Among the vulnerabilities are enhancing Malaysia’s fiscal position, reducing imbalances in the property market and strengthening household resilience to ensure sustainability of future growth, he added.
“Today, with the global landscape changing more rapidly than ever, with rising protectionism and political efficacy, continued implementation of the structural reform will be paramount for Malaysia to secure a strong foothold in the future,” she said at Malaysian Economy Symposium at Parliament House here on Friday.
The inaugural symposium themed “Present and Future” was jointly organised by the Office of the Speaker of Dewan Rakyat, the Backbenchers Council and the Parliamentary Caucus on Reform and Governance.
Nor Shamsiah said Malaysia must interact fast in introducing reforms to reduce the current economic complexity by creating high-value jobs, extend domestic linkages, develop new and bolster existing economic cluster, and improve inclusivity.
To develop new and bolster existing economic clusters, she said the country needs to intensify efforts to accelerate investment in the downstream environment sectors such as mining and agriculture and look into the possibility of
creating new and sustainable products in existing economic clusters such as palm oil and petroleum.

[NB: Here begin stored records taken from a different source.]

==> flow/design.v <==
module uarthum (
  input              clk_t  ,
  input              srst   ,
  input              start  ,
  input        [7:0] data_in,
  output logic       tx     ,
  output logic       busy
);
  typedef enum logic[3:0]{IDLE =0 ,START=1,TRANSMIT=2,STOP=3} state_e;
  logic   end_tx    = 0   ;
  state_e cur_state = IDLE;  
  state_e nxt_state       ;
  logic [10:0] tx_pack   ;
  logic        parity_bit;
  logic [ 3:0] cnt       ;  
  always_comb begin : proc_parity_gen
    parity_bit = ^data_in;  
    busy       = (cur_state == STOP);
  end
  always_ff @(posedge clk_t) begin : proc_main_fsm
    end_tx <= 0;
    case(cur_state)
      IDLE : begin
        if(srst)
          begin
            cur_state <= IDLE;
            tx_pack   <= 0;
            cnt       <= 0;
          end
        else
          cur_state <= START;
      end
      START : begin
        if(start) begin
          tx_pack   <= {1'b1,parity_bit,data_in,1'b0}; 
          cnt       <= 0;
          cur_state <= TRANSMIT;
        end
        else
          begin
            tx_pack   <= 0; 
            cur_state <= START; 
          end
      end
      TRANSMIT :
        begin 
          if(cnt==9) begin 
            tx        <= tx_pack[0];
            tx_pack   <= tx_pack>>1;
            cnt       <= cnt+1;
            cur_state <= STOP;
          end
          else begin
            tx      <= tx_pack[0];
            tx_pack <= tx_pack>>1;
            cnt     <= cnt+1;
          end
        end
      STOP :
        begin
          tx        <= tx_pack[0];
          tx_pack   <= tx_pack>>1;
          cnt       <= cnt+1;
          cur_state <= START;
          end_tx    <= 1;
        end
      default : cur_state <=IDLE;
    endcase  
  end
endmodule
==> flow/config.mk <==
export PLATFORM = sky130hd
export DESIGN_NAME = uarthum
export DESIGN_NICKNAME = uarthum
export VERILOG_FILES = /design/flow/design.v
export SDC_FILE = /design/flow/constraint.sdc
export NUM_CORES = 4
export LEC_CHECK = 1
export CORE_AREA = 10 10 80 80
export DIE_AREA = 0 0 90 90
==> flow/constraint.sdc <==
current_design uarthum

set clk_period 2.3
set clk_io_pct 0.2

create_clock -name clk0 -period $clk_period [get_ports {clk_t}]

set non_clock_inputs [all_inputs -no_clocks]
set_input_delay [expr $clk_period * $clk_io_pct] -clock clk0 $non_clock_inputs
set_output_delay [expr $clk_period * $clk_io_pct] -clock clk0 [all_outputs]
==> flow/run.sh <==
#!/bin/bash
# OpenROAD 26Q1-2900-gdf79404cd8, Yosys 0.63+post, stock flow scripts
make -C /OpenROAD-flow-scripts/flow DESIGN_CONFIG=/design/flow/config.mk WORK_HOME=/design/flow/orfs finish
==> results.ini <==
[layout]
stdcell_count = 141
fin_area_um2 = 1090
fillerInstances = 476
drive_gt1_frac = 0.0676
most-common-layout-cells = 18 x edfxtp_1, 12 x clkdlybuf4s50_1, 9 x a22o_1, 7 x xnor2_1, 4 x and2_1
final_common_cell = edfxtp_1
synthToLayoutAreaGrowth_pct = 29.5

[clock_network]
htreeDepth = 1
cts_setup_buffers = 0
clock_latency_ps = 250
root_buffer = clkbuf_8
clock_sinks = 18
max-clock-path-buffers = 2
cts_tree = done
clk_pin_slew_ps = 70
cts-buffers-inserted = 3
hold_buffers = 0
ctsResizeCount = 0

[timing]
finalSetupTns_ps = 0
skew_ps = 0.851
maxSlewViolCount = 0
fin_ws_ps = 443
setup_viol = 0
relSlewSlack = 0.682
tightest_slew_ps = 476
fin_crit_ps = 1860
hold_violations = 0
final.period_utilization = 0.807
fmax_mhz = 538
rsz0062_at_grt = false

[setup_path]
critPathSlowestCell = edfxtp_1
crit_chain = and2_1 -> clkdlybuf4s50_1
critical_path_class = reg2out
crit_fanout = 12
cp_top_family = flip-flops
arrival_ps = 1400
slowest_delay_ps = 520
cp-end-kind = output pin
critical_path_buf_inv_count = 1
cp_data_required_time_ps = 1840
cp-start-kind = flop

[place]
pre_cts_slack_ps = 394
dp.cells = 137
dpl_cell_area_um2 = 1040
place_congestion = 0.745
dpl.hpwl_mm = 1.12
portBuffers = 12

[job]
tool_warnings = 26
maxCapViolations = 0

[routing]
post_drt_wl_per_cell_um = 10.5
ant_nets = 0
vias = 494
wl_mm = 1.48
drt-initial-drc-count = 16
first_pass_iters = 3
drc_errors = 0
routed_via_density = 3.50
insertedDiodeCount = 0

[floorplanning]
fp.coreArea_um2 = 4720
die_y_um = 90
die_width_um = 90
chipArea_um2 = 8100
row_count = 25
fp-utilization = 0.178
io_pins = 13

[global_route]
grt_pass1_vias = 506
overflow = 0
antenna_found_initial = 0
grt_pass1_wl_mm = 2.58
track_usage = 0.0377
grt_max_degree = 13

[synthesis]
yosys.cell_types.count = 18
synthCells = 60
postSynthSeqShare = 0.644
netlist_area_um2 = 840
yosysCellCount = 60
synth_flops = 18
syn-mean-instance-area_um2 = 14.0
ys_chip_area_um2 = 840
yosys_warnings = 1

[pwr]
ir_drop_mv = 0.302
leakage_nw = 0.402
power_density_nw_per_um2 = 1110
power_mw = 1.21

[min_path]
min_path_type = reg2reg

[status]
outcome = finished, final reports clean

-- cell families (layout without fill, tap and decap cells) --
kind of cell | Yosys count | in the layout | share of synthesized area
AND-OR/OR-AND | 11 | 11 | 0.112
AND/OR/NAND/NOR | 14 | 14 | 0.0924
buffers and inverters | 6 | 20 | 0.0283
flip-flops | 18 | 18 | 0.644
adder cells (fa/ha/maj) | 2 | 2 | 0.0298
XOR/XNOR | 9 | 9 | 0.0939
-- registers in the layout, indices dropped and copies added, names as in the netlist --
name       count
cnt            4
cur_state      2
tx             1
tx_pack       11
-- cell type report --
cell class              count  area (um2)  area share
flip-flops and latches     18         541       0.497
well taps                  67        83.8      0.0771
clock inverters             1        3.75     0.00345
inverters                   2        7.51     0.00690
repair buffers             14         135       0.124
clock buffers               3        41.3      0.0380
multi-input cells          36         275       0.253
-- synthesized netlist by cell type (all sizes together) --
master | number | area [um2]
xnor2 | 7 | 61.3
nor2b | 2 | 12.5
xor2 | 2 | 17.5
nand2 | 3 | 11.3
buf | 1 | 5.00
nand3 | 1 | 5.00
or3 | 1 | 6.26
a21o | 1 | 7.51
clkbuf | 3 | 11.3
inv | 2 | 7.51
o211ai | 1 | 7.51
ha | 2 | 25.0
nand2b | 1 | 6.26
edfxtp | 18 | 541
nand3b | 1 | 7.51
and2 | 4 | 25.0
a22o | 9 | 78.8
nor2 | 1 | 3.75
-- routing by layer --
metal,wire length [um],vias up,track usage
met3,90,0,0.0142
met2,592,12,0.0460
li1,-,244,-
met1,794,238,0.0626
met5,0,-,0
met4,0,0,0.00265
-- power by group --
| part | internal [mW] | switching (mW) |
|---|---|---|
| clock network | 0.118 | 0.0995 |
| logic | 0.181 | 0.159 |
| registers | 0.567 | 0.0820 |
| total | 0.866 | 0.340 |
-- worst paths after layout --
check                                       startpoint  slack (ps)  depth (start not counted)              endpoint
worst max-delay path            cur_state[1]$_DFFE_PP_         440                          2                  busy
worst min-delay path              tx_pack[0]$_DFFE_PP_         450                          0          tx$_DFFE_PN_
worst min register to register    tx_pack[0]$_DFFE_PP_         450                          0          tx$_DFFE_PN_
worst max register to register  cur_state[1]$_DFFE_PP_         840                          1  tx_pack[2]$_DFFE_PP_
-- per-stage QoR --
step           hold slack (ps)  utilization
2_1_floorplan              400            -
6_report                   454        0.230
3_5_place_dp               411        0.221
3_3_place_gp               413        0.221
4_1_cts                    444        0.230
5_1_grt                    451        0.230
No activity file was given, so power comes from the tool's default toggle rates.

“We must also remain steadfast to introduce initiatives to support the development and modernisation of digital economy,” she said, adding that this entails a comprehensive intervention to enable business and households to generate income.
She also noted that the Malaysian economic environment is likely to become highly challenging in the immediate term, impacted by a challenging global environment and external headwinds with the ongoing trade dispute affecting Malaysia’s exports with growth to moderate in the range between 4.3 per cent and 4.8 per cent this year.

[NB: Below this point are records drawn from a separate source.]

--- /design/flow/config.mk ---
export PLATFORM = sky130hd
export DESIGN_NAME = clock_divider
export DESIGN_NICKNAME = clock_divider
export VERILOG_FILES = /design/flow/design.v
export SDC_FILE = /design/flow/constraint.sdc
export NUM_CORES = 4
export LEC_CHECK = 1
export CORE_AREA = 10 10 70 70
export DIE_AREA = 0 0 80 80
--- /design/flow/constraint.sdc ---
current_design clock_divider

set clk_period 2.0
set clk_io_pct 0.2

create_clock -name clk0 -period $clk_period [get_ports {clk}]

set non_clock_inputs [all_inputs -no_clocks]
set_input_delay [expr $clk_period * $clk_io_pct] -clock clk0 $non_clock_inputs
set_output_delay [expr $clk_period * $clk_io_pct] -clock clk0 [all_outputs]
--- /design/flow/design.v ---
module clock_divider (
	input  clk ,
	input  reset,
	input [8:0] state_duration,
	output clk_baud
);
	assign state_duration = 9'h144;	
	reg [8:0] count = 0;
	always @(posedge clk ) 
	begin
		if(reset == 1'b0) begin
			count <= 0;
		end
		else if(count>=state_duration) begin 			
			count <= 0;
		end
		else begin
			count <= count + 1  ;
		end
	end
	assign clk_baud = count == state_duration;
endmodule
--- /design/flow/run.sh ---
#!/bin/bash
# OpenROAD 26Q1-2900-gdf79404cd8, Yosys 0.63+post, stock flow scripts
make -C /OpenROAD-flow-scripts/flow DESIGN_CONFIG=/design/flow/config.mk WORK_HOME=/design/flow/orfs finish
==> results.toml <==
# generated from flow reports
[outcome]
outcome = "stopped before the end"
error = "ERROR: Found 9 problems in 'check -assert'."
stop_stage = "synthesis (1_2_yosys)"

[synthesis]
netlist_top_cells_count = "buf_4 (9), dfxtp_1 (9), nor2_2 (5)"
async_flop_share_pct = 0
top_cell_area_share_pct = 33.2
dominantRegCellSynth = "dfxtp_1"
ys_ff = 9
ys_seq_share_pct = 33.2
edf_count = 0
ys_warn_count = 1
synth_cell_type_count = 22
ys_cells = 59
topCellsByArea = "dfxtp_1 (33%), buf_4 (12%), nor2_2 (5.8%), a2bb2oi_4 (4.8%), a21oi_2 (4.8%)"
largest_area_cell = "dfxtp_1"
ys_area_um2 = 543
cells by family after synthesis:
logic type	Yosys count	share of synthesized area, %
AND-OR/OR-AND	10	16.4
XOR/XNOR	3	4.84
adder cells (fa/ha/maj)	2	4.61
buffers and inverters	13	16.6
flip-flops	9	33.2
other	2	1.38
AND/OR/NAND/NOR	20	23.0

However, she emphasised that the Malaysian economy remains resilient, with inherent strength working in favour to weather the challenges.
“One of our strengths is multiple engines of growth that is further complimented by a broad export base,” she explained.
Furthermore, she said Malaysia’s financial system remains stable with banks being well positioned to respond to credit demand from businesses and households.
Financing activity continued to facilitate economic activities with total loan disbursement from January to May this year totalling to RM527 billion, with 14.1 per cent higher than average loan disbursement from 2014 to 2018, she said.
“But higher repayment of RM537 billion during the same period led to lower outstanding loan growth.
“Given the moderate economic growth, it was also natural for the demand in financing to be slower as reflected in a lower loan application growth.
“Nonetheless, moving forward, the strength of credit is expected to remain stable in forthcoming (months) with the banks targeted loan growth of 6.0 to 7.0 per cent this year,” said the Governor.
For small and medium enterprises (SMEs), she said beyond financing and financial assistance, more needs to be done to elevate the policy.
It is critical to uptake the initiative to enhance the productivity of SMEs by encouraging firms to engage in more higher value-added activities and utilisation of higher automation in their operations, she said.
SME productivity stood about 37.1 per cent of gross domestic product despite high financing support of 53.1 per cent of total business loans.
In comparison, Malaysia’s SME contribution to GDP was rather low compared with that of other countries such as Indonesia (60.6 per cent), China (60 per cent) , Japan (54.5 per cent), the United Kingdom (51 per cent), and Thailand (42.3 per cent), she added.